University of Virginia Library

CHAPTER 5

A Leaf from my notebook

June 26--Off at last! We came early to the vessel and were comfortably settled before we left Quebec. Our state rooms leave nothing to be desired. Ed says we have 1,910 passengers aboard; would be quite a large town in Oklahoma. Little book, do you think I'll often write on your nice white pages?

27th--Away out somewhere on the broad bosom of the St. Lawrence. We anchored at Rimouski[1] for twelve hours awaiting the mail. I am feeling a little queer; surely I am not to be ill on this placid river?

28th--Sunday, up at seven-thirty. I am feeling like a new person. Assisted at mass this morning at ten-thirty; now I am writing this in a sheltered nook away up stairs. It is very, very cold. We are passing the bleak coast of Labrador, and whales and icebergs are enchanting all of us. The sun shining on the wonderful masses of ice renders them like fairy castles. I am feeling very, very dizzy.

11 P.M. --My wife is very ill, but wishes this little book kept up. Sea a little rough. What should I put in here?

29th--Doctor here to see my wife; high fever; feed her chipped ice all the time! Phew! I am freezing; glad I am not obliged to eat this ice. Wish I had my winter clothes. Poor little woman, the sea is not kind to her.

30th--I am uneasy, wife very ill, begging to go home. This voyage not turning out well.

July 1st --Thank goodness. Wife is better, fever gone. Sea very smooth. Day very long, not dark at eleven and day at three. Always something doing, but I have been too much occupied to enjoy myself.

2nd--Hurrah! Wife much better. Land will surely complete the cure. Saw whales today, many porpoises and thousands of ducks. Heavy fog off north coast of Ireland; ship delayed several hours.

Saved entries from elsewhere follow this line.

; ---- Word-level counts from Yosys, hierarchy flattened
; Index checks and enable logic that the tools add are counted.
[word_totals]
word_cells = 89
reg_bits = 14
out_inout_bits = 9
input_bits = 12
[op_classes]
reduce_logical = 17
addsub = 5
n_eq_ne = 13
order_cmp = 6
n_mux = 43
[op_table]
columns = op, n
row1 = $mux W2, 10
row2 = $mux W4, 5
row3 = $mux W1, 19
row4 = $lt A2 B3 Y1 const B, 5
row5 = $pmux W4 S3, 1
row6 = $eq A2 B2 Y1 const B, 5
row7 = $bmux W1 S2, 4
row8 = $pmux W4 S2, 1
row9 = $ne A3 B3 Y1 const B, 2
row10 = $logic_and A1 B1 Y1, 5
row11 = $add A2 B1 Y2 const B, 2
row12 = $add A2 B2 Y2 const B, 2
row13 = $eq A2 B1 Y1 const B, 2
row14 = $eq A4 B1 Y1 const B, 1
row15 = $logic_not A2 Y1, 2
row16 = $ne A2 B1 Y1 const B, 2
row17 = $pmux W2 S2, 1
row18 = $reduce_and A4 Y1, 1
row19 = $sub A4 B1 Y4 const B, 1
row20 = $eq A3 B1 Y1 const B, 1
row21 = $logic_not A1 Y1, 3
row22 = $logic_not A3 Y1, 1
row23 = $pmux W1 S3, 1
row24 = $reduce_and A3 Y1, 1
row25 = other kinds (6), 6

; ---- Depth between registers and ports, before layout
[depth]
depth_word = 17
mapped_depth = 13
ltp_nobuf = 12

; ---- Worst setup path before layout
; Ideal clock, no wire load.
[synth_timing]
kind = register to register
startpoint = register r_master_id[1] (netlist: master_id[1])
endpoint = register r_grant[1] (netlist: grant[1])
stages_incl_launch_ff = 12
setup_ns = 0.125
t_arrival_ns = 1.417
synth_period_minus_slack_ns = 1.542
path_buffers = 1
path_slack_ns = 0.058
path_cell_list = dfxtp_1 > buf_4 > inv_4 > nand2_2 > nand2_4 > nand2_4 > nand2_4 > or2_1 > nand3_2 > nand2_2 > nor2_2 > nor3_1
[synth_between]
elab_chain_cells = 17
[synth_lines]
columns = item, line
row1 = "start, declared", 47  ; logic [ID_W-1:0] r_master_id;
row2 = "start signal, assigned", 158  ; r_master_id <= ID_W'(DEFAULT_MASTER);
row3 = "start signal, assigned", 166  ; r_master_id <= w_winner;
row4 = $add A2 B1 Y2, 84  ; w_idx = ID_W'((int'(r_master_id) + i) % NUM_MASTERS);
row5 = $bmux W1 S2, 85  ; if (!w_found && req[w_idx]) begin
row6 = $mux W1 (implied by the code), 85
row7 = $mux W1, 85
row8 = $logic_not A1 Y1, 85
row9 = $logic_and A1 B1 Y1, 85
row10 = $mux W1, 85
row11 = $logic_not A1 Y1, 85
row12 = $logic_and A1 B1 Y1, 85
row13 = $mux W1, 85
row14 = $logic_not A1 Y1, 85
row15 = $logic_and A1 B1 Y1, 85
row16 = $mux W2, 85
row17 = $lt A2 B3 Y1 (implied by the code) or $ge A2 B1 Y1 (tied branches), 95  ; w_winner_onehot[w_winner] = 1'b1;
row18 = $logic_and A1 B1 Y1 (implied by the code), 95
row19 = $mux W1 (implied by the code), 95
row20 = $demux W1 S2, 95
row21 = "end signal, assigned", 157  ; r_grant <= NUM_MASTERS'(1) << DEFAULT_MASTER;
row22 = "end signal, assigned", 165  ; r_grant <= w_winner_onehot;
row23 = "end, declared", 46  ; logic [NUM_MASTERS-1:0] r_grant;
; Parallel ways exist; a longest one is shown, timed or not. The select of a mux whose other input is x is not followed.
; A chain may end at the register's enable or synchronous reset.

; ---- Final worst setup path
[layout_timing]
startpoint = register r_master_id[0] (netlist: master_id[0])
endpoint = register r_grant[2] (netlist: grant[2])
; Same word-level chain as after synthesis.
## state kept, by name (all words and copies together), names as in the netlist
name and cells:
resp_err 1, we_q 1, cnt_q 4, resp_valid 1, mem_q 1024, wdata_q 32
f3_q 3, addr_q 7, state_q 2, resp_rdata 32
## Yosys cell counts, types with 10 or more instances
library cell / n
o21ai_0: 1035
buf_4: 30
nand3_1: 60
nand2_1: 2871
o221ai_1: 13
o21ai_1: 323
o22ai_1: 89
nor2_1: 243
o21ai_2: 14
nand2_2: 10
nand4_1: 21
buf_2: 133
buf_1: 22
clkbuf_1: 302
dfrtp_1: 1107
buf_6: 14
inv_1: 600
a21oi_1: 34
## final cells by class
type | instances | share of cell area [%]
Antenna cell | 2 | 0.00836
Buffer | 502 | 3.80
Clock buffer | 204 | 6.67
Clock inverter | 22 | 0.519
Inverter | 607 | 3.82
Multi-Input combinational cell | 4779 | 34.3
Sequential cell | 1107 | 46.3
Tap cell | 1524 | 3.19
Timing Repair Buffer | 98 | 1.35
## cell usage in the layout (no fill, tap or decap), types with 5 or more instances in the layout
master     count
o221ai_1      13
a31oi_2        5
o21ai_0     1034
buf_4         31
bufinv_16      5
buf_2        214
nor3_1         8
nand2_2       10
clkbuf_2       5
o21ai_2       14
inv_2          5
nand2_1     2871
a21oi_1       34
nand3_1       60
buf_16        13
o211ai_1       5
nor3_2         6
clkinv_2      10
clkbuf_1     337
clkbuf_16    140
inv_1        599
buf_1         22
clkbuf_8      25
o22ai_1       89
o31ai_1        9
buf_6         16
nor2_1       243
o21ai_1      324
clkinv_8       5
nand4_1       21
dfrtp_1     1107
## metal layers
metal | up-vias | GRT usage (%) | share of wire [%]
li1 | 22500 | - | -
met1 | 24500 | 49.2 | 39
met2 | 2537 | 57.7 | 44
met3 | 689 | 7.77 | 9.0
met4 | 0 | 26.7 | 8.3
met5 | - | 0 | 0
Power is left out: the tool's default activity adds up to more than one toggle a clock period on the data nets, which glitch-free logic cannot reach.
`config.mk`:
```
export PLATFORM = sky130hd
export DESIGN_NAME = clock_with_mode_fsm
export DESIGN_NICKNAME = d
export VERILOG_FILES = /design/src/rtl/clk_pkg.sv /design/src/rtl/clk_calendar.sv /design/src/rtl/clock_with_mode_fsm.sv
export SDC_FILE = /design/constraint.sdc
export NUM_CORES = 1
export LEC_CHECK = 0
export CAP_MARGIN = 20
export CELL_PAD_IN_SITES_DETAIL_PLACEMENT = 0
export CELL_PAD_IN_SITES_GLOBAL_PLACEMENT = 1
export CORE_MARGIN = 10
export CORE_UTILIZATION = 35
export DETAILED_ROUTE_END_ITERATION = 10
export PLACE_DENSITY = 0.76
export SLEW_MARGIN = 10
export SYNTH_ARGS = -nofsm -noshare
export SYNTH_HDL_FRONTEND = slang
export SYNTH_SLANG_ARGS = --single-unit
```
`constraint.sdc`:
```
create_clock -name clk -period 5.8 [get_ports clk]
set_input_delay 0.58 -clock clk [delete_from_list [all_inputs] [get_ports clk]]
set_output_delay 0.58 -clock clk [all_outputs]
set_load 0.02 [all_outputs]
```
## src/rtl/ib_lut_pkg.sv

```systemverilog
// Shared definitions for the IB-VNU LUT loader and the IB RAM wrappers:
// loader FSM states, page-count derivation and LUT word width.
package ib_lut_pkg;

  localparam int LUT_PORT_SIZE_D = 3;
  localparam int BANK_NUM_D      = 2;
  localparam int LUT_WORD_W      = LUT_PORT_SIZE_D * BANK_NUM_D;

  typedef enum logic [1:0] {
    ST_IDLE = 2'd0,
    ST_LOAD = 2'd1,
    ST_DONE = 2'd2
  } load_state_t;

  // The page address MSB selects the slot, so each slot holds 2^(ENTRY_ADDR-1) pages.
  function automatic int page_num(input int entry_addr);
    return 1 << (entry_addr - 1);
  endfunction

endpackage

```

## src/rtl/ib_slot_pingpong.sv

```systemverilog
// Active-slot ping-pong: toggles the read slot only while the loader is idle,
// deferring any swap request that arrives during (or with the start of) a load.
module ib_slot_pingpong
  import ib_lut_pkg::*;
(
  input  logic clk,
  input  logic rst,
  input  logic swap_req,
  input  logic idle,
  input  logic load_start,
  output logic read_addr_offset,
  output logic swap_pending,
  output logic active_next
);

  logic toggle_now;

  // A start in the same idle cycle wins; the swap is parked until the load ends.
  assign toggle_now  = idle & (swap_pending | (swap_req & ~load_start));
  assign active_next = read_addr_offset ^ toggle_now;

  always_ff @(posedge clk) begin
    if (rst) begin
      read_addr_offset <= 1'b0;
      swap_pending     <= 1'b0;
    end else begin
      read_addr_offset <= active_next;
      if (toggle_now)
        swap_pending <= 1'b0;
      else if (swap_req)
        swap_pending <= 1'b1;
    end
  end

endmodule

```

## src/rtl/ib_vnu_lut_loader.sv

```systemverilog
// Streams one iteration's LUT words into the inactive slot of the IB-VNU LUT RAMs
// and exports the active slot to the read datapath.
module ib_vnu_lut_loader
  import ib_lut_pkg::*;
#(
  parameter int LUT_PORT_SIZE   = LUT_PORT_SIZE_D,
  parameter int BANK_NUM        = BANK_NUM_D,
  parameter int ENTRY_ADDR      = 5,
  parameter int MULTI_FRAME_NUM = 2,
  parameter int ITER_MAX        = 8
) (
  input  logic                              write_clk,
  input  logic                              rst,
  input  logic                              load_start,
  input  logic [LUT_PORT_SIZE*BANK_NUM-1:0] lut_data,
  input  logic                              lut_valid,
  output logic                              lut_ready,
  input  logic                              swap_req,
  output logic [ENTRY_ADDR-1:0]             page_addr_ram,
  output logic [LUT_PORT_SIZE*BANK_NUM-1:0] ram_write_data_1,
  output logic                              ib_ram_we,
  output logic                              read_addr_offset,
  output logic                              load_busy,
  output logic                              load_done,
  output logic                              swap_pending,
  output logic [$clog2(ITER_MAX)-1:0]       iter_cnt
);

  localparam int PAGE_W   = ENTRY_ADDR - 1;
  localparam int PAGE_NUM = page_num(ENTRY_ADDR);
  localparam int ITER_W   = $clog2(ITER_MAX);
  localparam int SLOT_W   = $clog2(MULTI_FRAME_NUM);

  load_state_t       state;
  logic [PAGE_W-1:0] page_cnt;
  logic [SLOT_W-1:0] write_slot;
  logic              idle;
  logic              active_next;
  logic              beat;
  logic              last_beat;

  assign idle      = (state == ST_IDLE);
  assign beat      = (state == ST_LOAD) & lut_valid & lut_ready;
  assign last_beat = beat & (page_cnt == PAGE_W'(PAGE_NUM - 1));

  ib_slot_pingpong u_pingpong (
    .clk              (write_clk),
    .rst              (rst),
    .swap_req         (swap_req),
    .idle             (idle),
    .load_start       (load_start),
    .read_addr_offset (read_addr_offset),
    .swap_pending     (swap_pending),
    .active_next      (active_next)
  );

  always_ff @(posedge write_clk) begin
    if (rst) begin
      state            <= ST_IDLE;
      page_cnt         <= '0;
      write_slot       <= '0;
      lut_ready        <= 1'b0;
      load_busy        <= 1'b0;
      load_done        <= 1'b0;
      ib_ram_we        <= 1'b0;
      page_addr_ram    <= '0;
      ram_write_data_1 <= '0;
      iter_cnt         <= '0;
    end else begin
      ib_ram_we <= 1'b0;
      load_done <= 1'b0;

      // Write port stage: address/data/strobe presented one cycle after the beat.
      if (beat) begin
        ram_write_data_1 <= lut_data;
        page_addr_ram    <= {write_slot, page_cnt};
        ib_ram_we        <= 1'b1;
        page_cnt         <= page_cnt + 1'b1;
      end

      unique case (state)
        ST_IDLE: begin
          if (load_start) begin
            state      <= ST_LOAD;
            page_cnt   <= '0;
            write_slot <= SLOT_W'(~active_next);
            lut_ready  <= 1'b1;
            load_busy  <= 1'b1;
          end
        end
        ST_LOAD: begin
          if (last_beat) begin
            state     <= ST_DONE;
            lut_ready <= 1'b0;
            load_busy <= 1'b0;
            load_done <= 1'b1;
            iter_cnt  <= (iter_cnt == ITER_W'(ITER_MAX - 1)) ? '0 : iter_cnt + 1'b1;
          end
        end
        ST_DONE: state <= ST_IDLE;
        default: state <= ST_IDLE;
      endcase
    end
  end

endmodule
```

## config.mk

```make
export PLATFORM = sky130hd
export DESIGN_NAME = ib_vnu_lut_loader
export DESIGN_NICKNAME = d
export VERILOG_FILES = /design/src/rtl/ib_lut_pkg.sv /design/src/rtl/ib_slot_pingpong.sv /design/src/rtl/ib_vnu_lut_loader.sv
export SDC_FILE = /design/constraint.sdc
export NUM_CORES = 1
export LEC_CHECK = 0
export CAP_MARGIN = 30
export CORE_MARGIN = 2
export CORE_UTILIZATION = 48
export DETAILED_ROUTE_END_ITERATION = 6
export DONT_BUFFER_PORTS = 1
export PLACE_DENSITY_LB_ADDON = 0.05
export SLEW_MARGIN = 20
export SYNTH_ARGS = -nofsm -noshare
export SYNTH_HDL_FRONTEND = slang
export SYNTH_SLANG_ARGS = --single-unit
```

## constraint.sdc

```tcl
create_clock -name write_clk -period 1.2 [get_ports write_clk]
set_input_delay 0.24 -clock write_clk [delete_from_list [all_inputs] [get_ports write_clk]]
set_output_delay 0.24 -clock write_clk [all_outputs]
set_load 0.05 [all_outputs]
```

==> key figures, run 1 <==
Power
  – PD cells: 1070 mW/mm^2
  – VDD IR-drop max: 1.07 mV
  – LEAKAGE: 0.000624 uW

Worst setup path
  – CP endpoint kind: register
  – CP Class: reg2reg
  – Max incr delay on CP: 0.49 ns
  – Worst path bufs/invs: 0
  – CP startpoint kind: register
  – CP delay by family, top: simple AND/OR/NAND/NOR gates
  – CP required: 1.47 ns
  – Data arrival, critical path: 1.60 ns
  – Critical-path cell list: ha_4 > nand3_2 > or4_4 > a21oi_2
  – CP Max Fanout: 4
  – Flop2flop setup slack: -0.13 ns
  – Slowest CP cell: or4_4

Clocking
  – H-tree Lvls: 1
  – CTS sink cnt: 26
  – CTS clk-pin slew, worst paths: 0.14 ns
  – CTS root buf: clkbuf_4
  – CTS buffer count: 3
  – Clk_lat worst skew: 0.33 ns
  – Clock Path Buffers: 2
  – CTS tree: yes

Global routing
  – Total GRT Usage: 0.198
  – Largest net degree at the start of global routing: 26
  – GRT Residual Overflow: 0
  – Initial antenna violation count: 0
  – First-pass GRT wire length: 3730 microns
  – Vias in the first global route: 909

Route
  – DR DRC count: 0
  – DR iter-0 viols: 7
  – Routed vias/inst: 5.13
  – Post-route ant nets: 0
  – DRT Pass-1 Iters: 3
  – Overall routed net length: 2470 microns
  – WL per Instance: 13.8 microns
  – Total number of vias: 919

Timing
  – Final Skew: 0.00528 ns
  – Worst Hold Slack: -0.0465 ns
  – Final Max Slew Viols: 0
  – Final worst path period need: 1.33 ns
  – Final setup TNS: -0.636 ns
  – Fmax: 750 MHz
  – Slew Limit Headroom: 0.830
  – Fraction of the cycle the final worst path needs: 1.11
  – Hold Fails Final Rpt: 20
  – Final setup vio count: 14
  – Worst Tran Pin Value: 0.256 ns
  – Final worst slack: -0.133 ns
  – RSZ-0062 raised after global routing: yes

Outcome
  – Failing checks: negative hold slack, negative setup slack
  – Status: complete, but fails checks

Placed design
  – Cell Area, Placed: 0.00130 sq mm
  – Post-DP HPWL: 1440 microns
  – Routability cong.: 0.742
  – Worst slack, placed: -0.109 ns
  – PortBufs: 0

Layout
  – Util after Layout: 0.828
  – Area growth, synth to finish: 62.2%
  – Share of cells above drive strength 1: 0.605
  – Final instance area: 0.00164 sq mm
  – N_diodes: 0
  – Fin nets: 167

Synthesis
  – Sequential area share after synthesis: 0.514
  – Synth area leader: dfxtp_1
  – Synth area leaders: dfxtp_1, nand2_1, a21oi_1
  – Synthesis-stage register bit count: 26
  – Synth cell types: 28
  – Syn nets: 132
  – Ys async rst share: 0
  – Commonest cells in the netlist: dfxtp_1, nand2_1, a21oi_1, nor2_1
  – Post-synth EDFFs: 0
  – Synth top area share: 0.514
  – Synth Flop Type: dfxtp_1
  – Syn Inst Count: 118
  – Synthesized area: 0.00101 sq mm
  – YS warnings: 0
  – Syn Area/Cell: 8.58 sq um

Floorplanning
  – Die ar.: 0.00249 sq mm
  – Die Ht: 49.9 microns
  – Die X: 49.9 microns
  – Area of the core: 0.00198 sq mm
  – # IOs: 31
  – Starting density of the core: 0.511
  – Row cnt: 16

Worst hold path
  – Hold WC Path Type: in2reg

Flow run
  – MaxCap Viol Count: 0
==> through the flow <==
stage / total power (uW) / hold slack [ns] / instances
2_1_floorplan: 1070 / 0.354 / 118
3_3_place_gp: 1120 / 0.303 / 169
3_5_place_dp: 1120 / 0.309 / 169
4_1_cts: 1750 / -0.0630 / 177
5_1_grt: 1810 / -0.0761 / 179
6_report: 1760 / -0.0465 / 179
==> flip-flops by register name, summed over array words and instances (netlist names), 2 cells and up <==
register,cells
ram_write_data_1,6
page_addr_ram,5
page_cnt,4
state,2
iter_cnt,3
==> per-layer routing <==
| metal | global-route usage | share of wire |
|---|---|---|
| met1 | 0.199 | 0.40 |
| met2 | 0.380 | 0.54 |
| met3 | 0.0485 | 0.045 |
| met4 | 0.0833 | 0.015 |
| met5 | 0 | 0 |
==> what timing repair did <==
action / in CTS / in global routing
endpoints found under the hold margin: 20 / 20
cloned: 1 / 0
gates resized for setup: 23 / 42
pin swaps: 7 / 15
endpoints found under the setup margin: 10 / 23
buffers inserted: 3 / 2
==> layout by cell type (no fill, tap or decap), drive strengths merged, types with 3 or more instances in the layout <==
| cell | n |
|---|---|
| nor2 | 8 |
| dfxtp | 26 |
| nor3 | 3 |
| nand3 | 4 |
| clkbuf | 3 |
| ha | 3 |
| nand2 | 26 |
| a21oi | 17 |
| buf | 37 |
| o21ai | 4 |
==> logic make-up after synthesis <==
group,count (synthesis),share of synthesized area
and+or+nand+nor,52,0.241
DFF,26,0.514
AOI/OAI and AO/OA,25,0.132
buffers and inverters,8,0.0371
adders and majority gates,3,0.0371
xor gates and xnor gates,2,0.0173
muxes,2,0.0210
==> cell type report <==
class | count | area, sq um
sequential | 26 | 544
fill | 121 | 340
timing repair buffer | 37 | 345
clock buffer | 3 | 22.5
multi-input combinational | 84 | 662
tap | 27 | 33.8
clock inverter | 1 | 30.0
inverter | 1 | 3.75
==> report_power, final <==
group | switching (uW) | internal [uW] | leakage (uW)
clock | 261 | 338 | 0.0000279
sequential | 18.3 | 883 | 0.000217
combinational | 142 | 117 | 0.000379
==> worst register-to-register path, stage by stage, from the launching register on <==
cell	delay, ns
dfxtp_2	0.39
ha_4	0.16
nand3_2	0.09
or4_4	0.49
a21oi_2	0.14
==> final timing paths <==
kind | cells past startpoint | start | to
setup / recovery | 4 | page_cnt[0]$_SDFF_PP0_ | iter_cnt[0]$_SDFFE_PP0P_
hold / removal | 1 | rst | iter_cnt[1]$_SDFFE_PP0P_
setup reg to reg | 4 | page_cnt[0]$_SDFF_PP0_ | iter_cnt[0]$_SDFFE_PP0P_
hold reg to reg | 2 | page_addr_ram[1]$_SDFFE_PP0P_ | page_addr_ram[1]$_SDFFE_PP0P_
No activity file was read; power rests on OpenSTA's default activity.
==> run 2, diff against run 1 <==
PLACE_DENSITY = 0.68   (was not set)
PLACE_DENSITY_LB_ADDON = not set   (was 0.05)
clock period = 1.41 ns   (was 1.2 ns; I/O delays follow)
==> key figures, run 2 (synthesis results as in run 1) <==
Outcome
  – Status: finished clean (was complete, but fails checks)

Route
  – DR iter-0 viols: 11 (was 7)
  – DRT Pass-1 Iters: 4 (was 3)
  – DR DRC count: 0 (unchanged)
  – Post-route ant nets: 0 (unchanged)
  – Total number of vias: 854 (was 919)
  – WL per Instance: 13.2 microns (was 13.8 microns)
  – Overall routed net length: 2120 microns (was 2470 microns)
  – Routed vias/inst: 5.34 (was 5.13)

Timing
  – Final Max Slew Viols: 0 (unchanged)
  – Final setup vio count: 0 (was 14)
  – Final Skew: 0.00276 ns (was 0.00528 ns)
  – Fraction of the cycle the final worst path needs: 0.961 (was 1.11)
  – Final worst path period need: 1.35 ns (was 1.33 ns)
  – Fmax: 738 MHz (was 750 MHz)
  – Worst Tran Pin Value: 0.558 ns (was 0.256 ns)
  – Slew Limit Headroom: 0.627 (was 0.830)
  – Hold Fails Final Rpt: 0 (was 20)

Power
  – PD cells: 1140 mW/mm^2 (was 1070 mW/mm^2)
  – Pwr Total: 1440 uW (was 1760 uW)
  – VDD IR-drop max: 0.858 mV (was 1.07 mV)
  – LEAKAGE: 0.000460 uW (was 0.000624 uW)

Global routing
  – Initial antenna violation count: 0 (unchanged)
  – Total GRT Usage: 0.187 (was 0.198)
  – Met3 usage: 0.0424 (was 0.0485)
  – Met2 usage: 0.309 (was 0.380)
  – GR peak layer: met2 (unchanged)
  – GRT Residual Overflow: 0 (unchanged)
  – Vias in the first global route: 790 (was 909)
  – GR Layer Usage met1: 0.219 (was 0.199)
  – Largest net degree at the start of global routing: 16 (was 26)
  – First-pass GRT wire length: 3510 microns (was 3730 microns)

Clocking
  – CTS root buf: clkbuf_4 (unchanged)
  – Clk_lat worst skew: 0.32 ns (was 0.33 ns)
  – CTS tree: yes (unchanged)
  – CTS sink cnt: 26 (unchanged)
  – CTS buffer count: 3 (unchanged)
  – Clock Path Buffers: 2 (unchanged)
  – CTS clk-pin slew, worst paths: 0.14 ns (about the same)
  – H-tree Lvls: 1 (unchanged)

Layout
  – Commonest non-fill, non-tap cell in the layout: nand2_1 (was buf_4)
  – Util after Layout: 0.636 (was 0.828)
  – Most frequent cells in the layout: nand2_1, dfxtp_1, a21oi_1 (was buf_4, nand2_1, dfxtp_1)
  – Max FFs per register: 6 (unchanged)
  – Multi-input gate area: 483 sq um (was 662 sq um)
  – Fin nets: 148 (was 167)
  – Top reg by flops: ram_write_data_1 (unchanged)
  – Fillers: 174 (was 121)
  – Register area: 533 sq um (was 544 sq um)
  – N_diodes: 0 (unchanged)
  – Biggest regs: ram_write_data_1 (6), page_addr_ram (5), page_cnt (4) (unchanged)
  – Share of cells above drive strength 1: 0.233 (was 0.605)
  – Area growth, synth to finish: 24.6% (was 62.2%)

Worst setup path
  – Slowest CP cell: dfxtp_1 (was or4_4)
  – CP endpoint kind: register (unchanged)
  – CP startpoint kind: register (unchanged)
  – CP Class: reg2reg (unchanged)
  – Data arrival, critical path: 1.58 ns (was 1.60 ns)
  – Flop2flop setup slack: 0.06 ns (was -0.13 ns)
  – CP required: 1.63 ns (was 1.47 ns)
  – Max incr delay on CP: 0.36 ns (was 0.49 ns)
  – CP Max Fanout: 12 (was 4)
  – Critical-path cell list: nand4b_1 > buf_4 > o31ai_1 > a21oi_1 (was ha_4 > nand3_2 > or4_4 > a21oi_2)

Placed design
  – PortBufs: 0 (unchanged)
  – Routability cong.: 0.663 (was 0.742)
  – Post-DP HPWL: 1420 microns (was 1440 microns)

Floorplanning
  – # IOs: 31 (unchanged)
  – Area of the core: 0.00198 sq mm (unchanged)
  – Die ar.: 0.00249 sq mm (unchanged)
  – Starting density of the core: 0.511 (unchanged)
  – Die Ht: 49.9 microns (unchanged)
  – Die X: 49.9 microns (unchanged)
  – Row cnt: 16 (unchanged)

Flow run
  – MaxCap Viol Count: 0 (unchanged)

Worst hold path
  – Hold WC Path Type: in2reg (unchanged)
==> run 2: changes by cell type in the layout (fill, tap and decap cells not counted), sizes merged <==
| cell | previous run | this run |
|---|---|---|
| buf | 37 | 15 |
| dlygate4sd3 | 0 | 3 |
==> run 2: area by class of cell <==
cell class / count / share of cell area
Clock buffer: 3 / 0.0179
Clock inverter: 1 / 0.0238
Inverter: 1 / 0.00298
Multi-Input combinational cell: 84 / 0.383
Sequential cell: 26 / 0.423
Tap cell: 27 / 0.0268
Timing Repair Buffer: 18 / 0.123
==> run 2: path summary, 6_finish.rpt <==
kind                                                       start                          endpoint  depth (start not counted)
worst max register to register             state[1]$_SDFFE_PP0P_            page_cnt[3]$_SDFF_PP0_                          4
worst min-delay path                                         rst             state[1]$_SDFFE_PP0P_                          1
worst min register to register  ram_write_data_1[4]$_SDFFE_PP0P_  ram_write_data_1[4]$_SDFFE_PP0P_                          2
worst max-delay path                       state[1]$_SDFFE_PP0P_            page_cnt[3]$_SDFF_PP0_                          4
==> run 2: layer usage <==
layer / part of all wire / vias up
met5: 0 / -
met4: 0.018 / 0
met3: 0.053 / 4
met2: 0.52 / 20
met1: 0.41 / 395
li1: - / 435
==> run 2: worst max-delay path, delay by kind of cell (launching register included) <==
family                 cells  cell delay (ns)
DFF                        1             0.36
and+or+nand+nor            1             0.25
buffers and inverters      1             0.23
AOI/OAI and AO/OA          2             0.40
==> run 2: repair_timing <==
action / 4_1_cts / 5_1_grt
gates resized for setup: 4 / 1
pin swaps: 2 / 0
hold buffers: 2 / 1
endpoints found under the setup margin: 1 / 1
hold endpoints to repair: 14 / 4
buffers inserted: 1 / 1
==> run 2: where the power goes <==
| group | switching, uW | total, uW | internal [uW] |
|---|---|---|---|
| logic | 91.1 | 147 | 55.7 |
| registers | 29.5 | 782 | 753 |
| clock network | 224 | 512 | 288 |
==> run 2: metrics by stage <==
stage	setup WS [ns]	cells	cell area, sq um	hold slack, ns	TNS, ns
after floorplan	0.00463	118	1030	0.396	0
after global placement	0.0747	151	1140	0.345	0
after detailed placement	0.00940	151	1140	0.350	0
after CTS	0.000444	158	1230	0.00131	0
after global routing	-0.0412	160	1260	0.00431	-0.0412
final	0.0552	160	1260	0.00820	0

July 3rd--Wife spent miserable night, but the sight of land this morning helped her greatly. We are nearing Liverpool. I have my wife ready to leave. She is very weak, but insists upon leaving for London on the fast express at three-thirty. We land at one-thirty.

Good bye, old ocean; you are grand, but I know someone who does not love you.

[1.]

Rimouski is a city on the south shore of the St. Lawrence.